# Extracted information:

[src/rtl/mem_arb_pkg.sv]
// mem_arb_pkg: shared FSM state and owner enums plus default widths and timing for mem_port_arbiter
package mem_arb_pkg;
  localparam int DEF_ADDR_W = 32;
  localparam int DEF_DATA_W = 32;
  localparam int DEF_MEM_LAT = 2;
  localparam int DEF_STARVE_MAX = 4;
  typedef enum logic [1:0] {IDLE, ISSUE, WAIT, RESP} state_t;
  typedef enum logic {OWN_IF, OWN_D} owner_t;
endpackage

[src/rtl/mem_port_arbiter_if.sv]
// mem_port_arbiter_if: fetch/data request-response handshakes and memory macro bus; slave = arbiter, master = stages + memory
interface mem_port_arbiter_if import mem_arb_pkg::*; #(
  parameter int ADDR_W = DEF_ADDR_W,
  parameter int DATA_W = DEF_DATA_W
);
  logic              if_req_valid;
  logic              if_req_ready;
  logic [ADDR_W-1:0] if_addr;
  logic              if_flush;
  logic              if_rsp_valid;
  logic [DATA_W-1:0] if_rdata;
  logic              d_req_valid;
  logic              d_req_ready;
  logic              d_we;
  logic [ADDR_W-1:0] d_addr;
  logic [DATA_W-1:0] d_wdata;
  logic [3:0]        d_wstrb;
  logic              d_rsp_valid;
  logic [DATA_W-1:0] d_rdata;
  logic              mem_en;
  logic              mem_we;
  logic [ADDR_W-3:0] mem_addr;
  logic [DATA_W-1:0] mem_wdata;
  logic [3:0]        mem_wstrb;
  logic [DATA_W-1:0] mem_rdata;
  modport slave (
    input  if_req_valid, if_addr, if_flush, d_req_valid, d_we, d_addr, d_wdata, d_wstrb, mem_rdata,
    output if_req_ready, if_rsp_valid, if_rdata, d_req_ready, d_rsp_valid, d_rdata,
           mem_en, mem_we, mem_addr, mem_wdata, mem_wstrb
  );
  modport master (
    output if_req_valid, if_addr, if_flush, d_req_valid, d_we, d_addr, d_wdata, d_wstrb, mem_rdata,
    input  if_req_ready, if_rsp_valid, if_rdata, d_req_ready, d_rsp_valid, d_rdata,
           mem_en, mem_we, mem_addr, mem_wdata, mem_wstrb
  );
endinterface

[src/rtl/mem_arb_starve_ctr.sv]
// mem_arb_starve_ctr: counts data grants made while fetch waits (clk, rst, d_grant, if_grant, if_valid in; override out when count hits STARVE_MAX)
module mem_arb_starve_ctr #(
  parameter int STARVE_MAX = 4
) (
  input  logic clk,
  input  logic rst,
  input  logic d_grant,
  input  logic if_grant,
  input  logic if_valid,
  output logic override
);
  logic [3:0] cnt;
  always_ff @(posedge clk) begin
    if (rst) cnt <= '0;
    else if (if_grant) cnt <= '0;
    else if (d_grant && if_valid) cnt <= cnt + 4'd1;
  end
  assign override = cnt == 4'(STARVE_MAX);
endmodule

[src/rtl/mem_port_arbiter.sv]
// mem_port_arbiter: shares one fixed-latency memory between fetch and data ports (clk, rst, bus: mem_port_arbiter_if.slave); MEM_ARB_STARVE_EN enables fetch anti-starvation
module mem_port_arbiter import mem_arb_pkg::*; #(
  parameter int ADDR_W = DEF_ADDR_W,
  parameter int DATA_W = DEF_DATA_W,
  parameter int MEM_LAT = DEF_MEM_LAT,
  parameter int STARVE_MAX = DEF_STARVE_MAX
) (
  input logic clk,
  input logic rst,
  mem_port_arbiter_if.slave bus
);
  if (DATA_W != 32 || MEM_LAT < 1 || MEM_LAT > 7 || STARVE_MAX < 1 || STARVE_MAX > 15) begin : g_bad_cfg
    $error("mem_port_arbiter: unsupported parameter values");
  end
  state_t            state, state_n;
  owner_t            owner;
  logic              we_q, flushed, ovr, open, acc, issue, resp;
  logic [ADDR_W-3:0] addr_q;
  logic [DATA_W-1:0] wdata_q, rdata_q;
  logic [3:0]        wstrb_q;
  logic [2:0]        cnt;
`ifdef MEM_ARB_STARVE_EN
  mem_arb_starve_ctr #(.STARVE_MAX(STARVE_MAX)) u_starve (
    .clk(clk),
    .rst(rst),
    .d_grant(bus.d_req_ready),
    .if_grant(bus.if_req_ready),
    .if_valid(bus.if_req_valid),
    .override(ovr)
  );
`else
  assign ovr = 1'b0;
`endif
  assign open = (state == IDLE || state == RESP) && !rst;
  assign bus.d_req_ready = open && bus.d_req_valid && !(bus.if_req_valid && ovr);
  assign bus.if_req_ready = open && bus.if_req_valid && !(bus.d_req_valid && !ovr);
  assign acc = bus.d_req_ready || bus.if_req_ready;
  assign issue = state == ISSUE;
  assign resp = state == RESP;
  always_comb begin
    state_n = issue ? WAIT : (state == WAIT) ? (cnt == 3'd1 ? RESP : WAIT) : (acc ? ISSUE : IDLE);
  end
  always_ff @(posedge clk) begin
    if (rst) state <= IDLE;
    else state <= state_n;
  end
  always_ff @(posedge clk) begin
    if (rst) begin
      owner <= OWN_IF;
      we_q <= 1'b0;
      addr_q <= '0;
      wdata_q <= '0;
      wstrb_q <= '0;
      rdata_q <= '0;
      cnt <= '0;
      flushed <= 1'b0;
    end else begin
      if (acc) begin
        owner <= bus.d_req_ready ? OWN_D : OWN_IF;
        we_q <= bus.d_req_ready && bus.d_we;
        addr_q <= bus.d_req_ready ? bus.d_addr[ADDR_W-1:2] : bus.if_addr[ADDR_W-1:2];
        wdata_q <= bus.d_req_ready ? bus.d_wdata : '0;
        wstrb_q <= bus.d_req_ready ? bus.d_wstrb : '0;
        flushed <= 1'b0;
      end else if (bus.if_flush && owner == OWN_IF && (issue || state == WAIT)) begin
        flushed <= 1'b1;
      end
      cnt <= issue ? 3'(MEM_LAT) : (state == WAIT) ? cnt - 3'd1 : 3'd0;
      if (state == WAIT && cnt == 3'd1) rdata_q <= we_q ? '0 : bus.mem_rdata;
    end
  end
  assign bus.if_rsp_valid = resp && owner == OWN_IF && !flushed && !bus.if_flush;
  assign bus.if_rdata = bus.if_rsp_valid ? rdata_q : '0;
  assign bus.d_rsp_valid = resp && owner == OWN_D;
  assign bus.d_rdata = bus.d_rsp_valid ? rdata_q : '0;
  assign bus.mem_en = issue;
  assign bus.mem_we = issue && we_q;
  assign bus.mem_addr = issue ? addr_q : '0;
  assign bus.mem_wdata = issue ? wdata_q : '0;
  assign bus.mem_wstrb = issue ? wstrb_q : '0;
endmodule
[src/flat_wrapper.sv]
// flat-port wrapper written by rule: the top's interface ports become plain ports
module mem_port_arbiter_flat import mem_arb_pkg::*;
#(
  parameter int ADDR_W = DEF_ADDR_W,
  parameter int DATA_W = DEF_DATA_W,
  parameter int MEM_LAT = DEF_MEM_LAT,
  parameter int STARVE_MAX = DEF_STARVE_MAX
)
  (clk, rst, bus_if_req_valid, bus_if_addr, bus_if_flush, bus_d_req_valid, bus_d_we, bus_d_addr, bus_d_wdata, bus_d_wstrb, bus_mem_rdata, bus_if_req_ready, bus_if_rsp_valid, bus_if_rdata, bus_d_req_ready, bus_d_rsp_valid, bus_d_rdata, bus_mem_en, bus_mem_we, bus_mem_addr, bus_mem_wdata, bus_mem_wstrb);
  mem_port_arbiter_if #(.ADDR_W(ADDR_W), .DATA_W(DATA_W)) bus_i ();
  input logic clk;
  input logic rst;
  input wire logic [$bits(bus_i.if_req_valid)-1:0] bus_if_req_valid;
  input wire logic [$bits(bus_i.if_addr)-1:0] bus_if_addr;
  input wire logic [$bits(bus_i.if_flush)-1:0] bus_if_flush;
  input wire logic [$bits(bus_i.d_req_valid)-1:0] bus_d_req_valid;
  input wire logic [$bits(bus_i.d_we)-1:0] bus_d_we;
  input wire logic [$bits(bus_i.d_addr)-1:0] bus_d_addr;
  input wire logic [$bits(bus_i.d_wdata)-1:0] bus_d_wdata;
  input wire logic [$bits(bus_i.d_wstrb)-1:0] bus_d_wstrb;
  input wire logic [$bits(bus_i.mem_rdata)-1:0] bus_mem_rdata;
  output wire logic [$bits(bus_i.if_req_ready)-1:0] bus_if_req_ready;
  output wire logic [$bits(bus_i.if_rsp_valid)-1:0] bus_if_rsp_valid;
  output wire logic [$bits(bus_i.if_rdata)-1:0] bus_if_rdata;
  output wire logic [$bits(bus_i.d_req_ready)-1:0] bus_d_req_ready;
  output wire logic [$bits(bus_i.d_rsp_valid)-1:0] bus_d_rsp_valid;
  output wire logic [$bits(bus_i.d_rdata)-1:0] bus_d_rdata;
  output wire logic [$bits(bus_i.mem_en)-1:0] bus_mem_en;
  output wire logic [$bits(bus_i.mem_we)-1:0] bus_mem_we;
  output wire logic [$bits(bus_i.mem_addr)-1:0] bus_mem_addr;
  output wire logic [$bits(bus_i.mem_wdata)-1:0] bus_mem_wdata;
  output wire logic [$bits(bus_i.mem_wstrb)-1:0] bus_mem_wstrb;
  assign bus_i.if_req_valid = bus_if_req_valid;
  assign bus_i.if_addr = bus_if_addr;
  assign bus_i.if_flush = bus_if_flush;
  assign bus_i.d_req_valid = bus_d_req_valid;
  assign bus_i.d_we = bus_d_we;
  assign bus_i.d_addr = bus_d_addr;
  assign bus_i.d_wdata = bus_d_wdata;
  assign bus_i.d_wstrb = bus_d_wstrb;
  assign bus_i.mem_rdata = bus_mem_rdata;
  assign bus_if_req_ready = bus_i.if_req_ready;
  assign bus_if_rsp_valid = bus_i.if_rsp_valid;
  assign bus_if_rdata = bus_i.if_rdata;
  assign bus_d_req_ready = bus_i.d_req_ready;
  assign bus_d_rsp_valid = bus_i.d_rsp_valid;
  assign bus_d_rdata = bus_i.d_rdata;
  assign bus_mem_en = bus_i.mem_en;
  assign bus_mem_we = bus_i.mem_we;
  assign bus_mem_addr = bus_i.mem_addr;
  assign bus_mem_wdata = bus_i.mem_wdata;
  assign bus_mem_wstrb = bus_i.mem_wstrb;
  mem_port_arbiter #(.ADDR_W(ADDR_W), .DATA_W(DATA_W), .MEM_LAT(MEM_LAT), .STARVE_MAX(STARVE_MAX)) u_core (.clk(clk), .rst(rst), .bus(bus_i));
endmodule
[config.mk]
export PLATFORM = sky130hd
export DESIGN_NAME = mem_port_arbiter_flat
export DESIGN_NICKNAME = d
export VERILOG_FILES = /design/src/rtl/mem_arb_pkg.sv /design/src/rtl/mem_port_arbiter_if.sv /design/src/rtl/mem_arb_starve_ctr.sv /design/src/rtl/mem_port_arbiter.sv /design/src/flat_wrapper.sv
export SDC_FILE = /design/constraint.sdc
export NUM_CORES = 1
export LEC_CHECK = 0
export ABC_AREA = 1
export ABC_CLOCK_PERIOD_IN_PS = 1500
export BUFFER_PORTS_ARGS = -buffer_cell sky130_fd_sc_hd__buf_4
export CORE_MARGIN = 10
export CORE_UTILIZATION = 41
export DETAILED_ROUTE_END_ITERATION = 10
export PLACE_DENSITY = 0.77
export SLEW_MARGIN = 20
export SYNTH_ARGS = -nofsm -noshare
export SYNTH_HDL_FRONTEND = slang
export SYNTH_SLANG_ARGS = --single-unit
export TNS_END_PERCENT = 30
[constraint.sdc]
create_clock -name clk -period 1.5 [get_ports clk]
set_input_delay 0.375 -clock clk [delete_from_list [all_inputs] [get_ports clk]]
set_output_delay 0.375 -clock clk [all_outputs]
set_load 0.005 [all_outputs]
==> flow_summary.toml <==
[status]
status = "finished with violations"
violations = "setup timing"

[sta]
worstMarginPinSlew_ps = 707
setup_slack_ps = -414
period_minus_slack_ps = 1910
rsz0062_at_grt = "true"
hold_violations = 0
setup_viol = 205
fmax_mhz = 523
hold_slack_ps = 228
maxSlewHeadroom_pct = 52.8
slew_violations = 0
finClkSkew_ps = 9.77
layout_worst_path_cycle_share_pct = 128

[logic_synthesis]
postSynthAreaPerCell_sq_um = 6.18
syn-cell-area_sq_mm = 0.00507
synth_cell_type_count = 19
syn_inst = 820
synth_nets = 963
synth-seq-area-share_pct = 41.9
synth-seq-cells = 106
yosys_warnings = 0

[clocking]
cts_buffers = 9
clk_pin_slew_worst_paths_ps = 70
cts_buffer_depth = 2
h-tree-depth = 3
cts-hold-fix-buffers = 0
cts_root_buffer = "clkbuf_16"
clock-sinks = 106
clk-insertion-delay-late_ps = 340
tritoncts = "built"

[placement]
place.gp.congestion = 0.830
dp_hpwl_mm = 13.1
port_buffers = 269

[routing]
via_per_inst = 4.56
drtAntennaViolNets = 0
drc = 0
avgRoutedWirePerCell_microns = 14.4
first_iter_violations = 371
vias = 5742
first_pass_iters = 4
wl_mm = 18.2

[die]
dieHeight_microns = 131
core-area_sq_mm = 0.0121
fp-row-count = 40
die-area_sq_mm = 0.0172
dieWidth_microns = 131
io_pins = 274
initial_core_util_pct = 42.0

[power_and_ir_drop]
p_leak_uw = 0.00442
power_uw = 7180
ir_drop_uv = 504
power_density_mw_per_mm2 = 881

[critical_path]
reg2reg_depth = 8
cp-start-kind = "flip-flop"
crit_type = "flip-flop to output port"
worstPathMaxFanout = 16
cp-end-kind = "output port"
arrival_ps = 1540
cp.required_ps = 1120

[finish]
fillers = 1066
syn_to_final_growth_pct = 60.8
drive_gt1_share_pct = 35.3
nets = 1230
diodes = 0
final_cell_mix = "nand2_1, buf_4, inv_1"
final_common_cell = "nand2_1"

[grt]
grt_pass1_wl_mm = 27.5
overflow = 0
grt_usage_pct = 19.1
antenna_found_initial = 0
grt_pass1_vias = 5382
grt_max_degree = 36

[run]
max-cap-violations = 0

[worst_hold_path]
worstHoldPathType = "primary input to flip-flop"
whs_path_depth = 3
-- cells by family (layout without fill, tap and decap cells) --
logic type	count (synthesis)	in the layout	share of synthesized area [%]
buffers and inverters	165	436	13.6
xor gates and xnor gates	1	1	0.173
and+or+nand+nor	507	507	39.5
adders and majority gates	5	5	1.23
AOI/OAI and AO/OA	36	36	3.60
DFF	106	106	41.9
-- layer usage --
metal  wire [microns]  up-vias  global-route usage (%)
met5                0        -                       0
met1             7100     2531                    21.6
met2             9120      240                    33.0
met4              240        0                    5.69
li1                 -     2954                       -
met3             1710       17                    6.94
-- cells in the mapped netlist --
cell type | n | share of area [%]
buf_6 | 5 | 1.1
ha_1 | 5 | 1.2
buf_2 | 17 | 1.7
xnor2_1 | 1 | 0.17
clkbuf_1 | 26 | 1.9
inv_4 | 1 | 0.12
nand3_1 | 67 | 6.6
nand3_2 | 2 | 0.39
o211ai_1 | 1 | 0.15
buf_1 | 1 | 0.074
inv_1 | 113 | 8.4
nand2_1 | 362 | 27
nand2_2 | 1 | 0.12
nor2_2 | 1 | 0.12
dfxtp_1 | 106 | 42
nor2_1 | 74 | 5.5
o21ai_0 | 1 | 0.099
buf_4 | 2 | 0.30
a21oi_1 | 34 | 3.4
-- power by group --
group	switching, uW	internal, uW
clock network	1020	1620
registers	130	3070
logic	690	647
-- worst paths after layout --
check                     from                 end  slack, ps
max reg2reg    u_core.state[0]    u_core.addr_q[8]       -220
max            u_core.state[1]     bus_if_rdata[3]       -410
min            bus_d_wdata[16]  u_core.wdata_q[16]        230
min reg2reg  u_core.addr_q[20]   u_core.addr_q[20]        450
-- critical path: stages (launching register included) --
cell	delay [ps]
dfxtp_2	340
buf_6	100
ha_4	170
nand3_4	120
clkbuf_16	210
nor2_1	120
buf_4	130
-- sequential cells by signal (all words and copies together), names as in the netlist --
name            flops
u_core.rdata_q     32
u_core.wdata_q     32
u_core.addr_q      30
u_core.wstrb_q      4
u_core.cnt          3
u_core.state        2
u_core.flushed      1
u_core.owner        1
u_core.we_q         1
-- per-stage QoR --
step	instances	setup TNS [ps]	cell area, sq um	util, %	setup WS (ps)
6_report	1259	-56590	8150	67.6	-414
4_1_cts	1255	-56350	7960	66.0	-401
3_3_place_gp	1236	-21890	7380	61.2	-564
5_1_grt	1259	-73260	8150	67.6	-469
2_1_floorplan	820	0	5070	-	7.27
3_5_place_dp	1236	-11270	7380	61.2	-190
-- repair_timing --
| action | 4_1_cts | 5_1_grt |
|---|---|---|
| endpoints found under the setup margin | 205 | 205 |
| resized for setup | 44 | 51 |
| pin swaps | 5 | 7 |
| cloned | 3 | 1 |
| buffers inserted | 1 | 5 |
-- final cells by class --
type	count	area [sq um]	area share [%]
flip-flops and latches	106	2130	26.1
clock inverters	5	104	1.27
repair buffers	307	2510	30.9
well taps	168	210	2.58
inverters	114	433	5.31
clock buffers	10	229	2.81
multi-input cells	549	2530	31.1
(Power assumes the default switching activity.)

# Aim of the task:
After locating the line with "h-tree-depth = 3" in the material above, return it and each line after it exactly, ending at the line with "drive_gt1_share_pct = 35.3".

# Solution to the exercise:
h-tree-depth = 3
cts-hold-fix-buffers = 0
cts_root_buffer = "clkbuf_16"
clock-sinks = 106
clk-insertion-delay-late_ps = 340
tritoncts = "built"

[placement]
place.gp.congestion = 0.830
dp_hpwl_mm = 13.1
port_buffers = 269

[routing]
via_per_inst = 4.56
drtAntennaViolNets = 0
drc = 0
avgRoutedWirePerCell_microns = 14.4
first_iter_violations = 371
vias = 5742
first_pass_iters = 4
wl_mm = 18.2

[die]
dieHeight_microns = 131
core-area_sq_mm = 0.0121
fp-row-count = 40
die-area_sq_mm = 0.0172
dieWidth_microns = 131
io_pins = 274
initial_core_util_pct = 42.0

[power_and_ir_drop]
p_leak_uw = 0.00442
power_uw = 7180
ir_drop_uv = 504
power_density_mw_per_mm2 = 881

[critical_path]
reg2reg_depth = 8
cp-start-kind = "flip-flop"
crit_type = "flip-flop to output port"
worstPathMaxFanout = 16
cp-end-kind = "output port"
arrival_ps = 1540
cp.required_ps = 1120

[finish]
fillers = 1066
syn_to_final_growth_pct = 60.8
drive_gt1_share_pct = 35.3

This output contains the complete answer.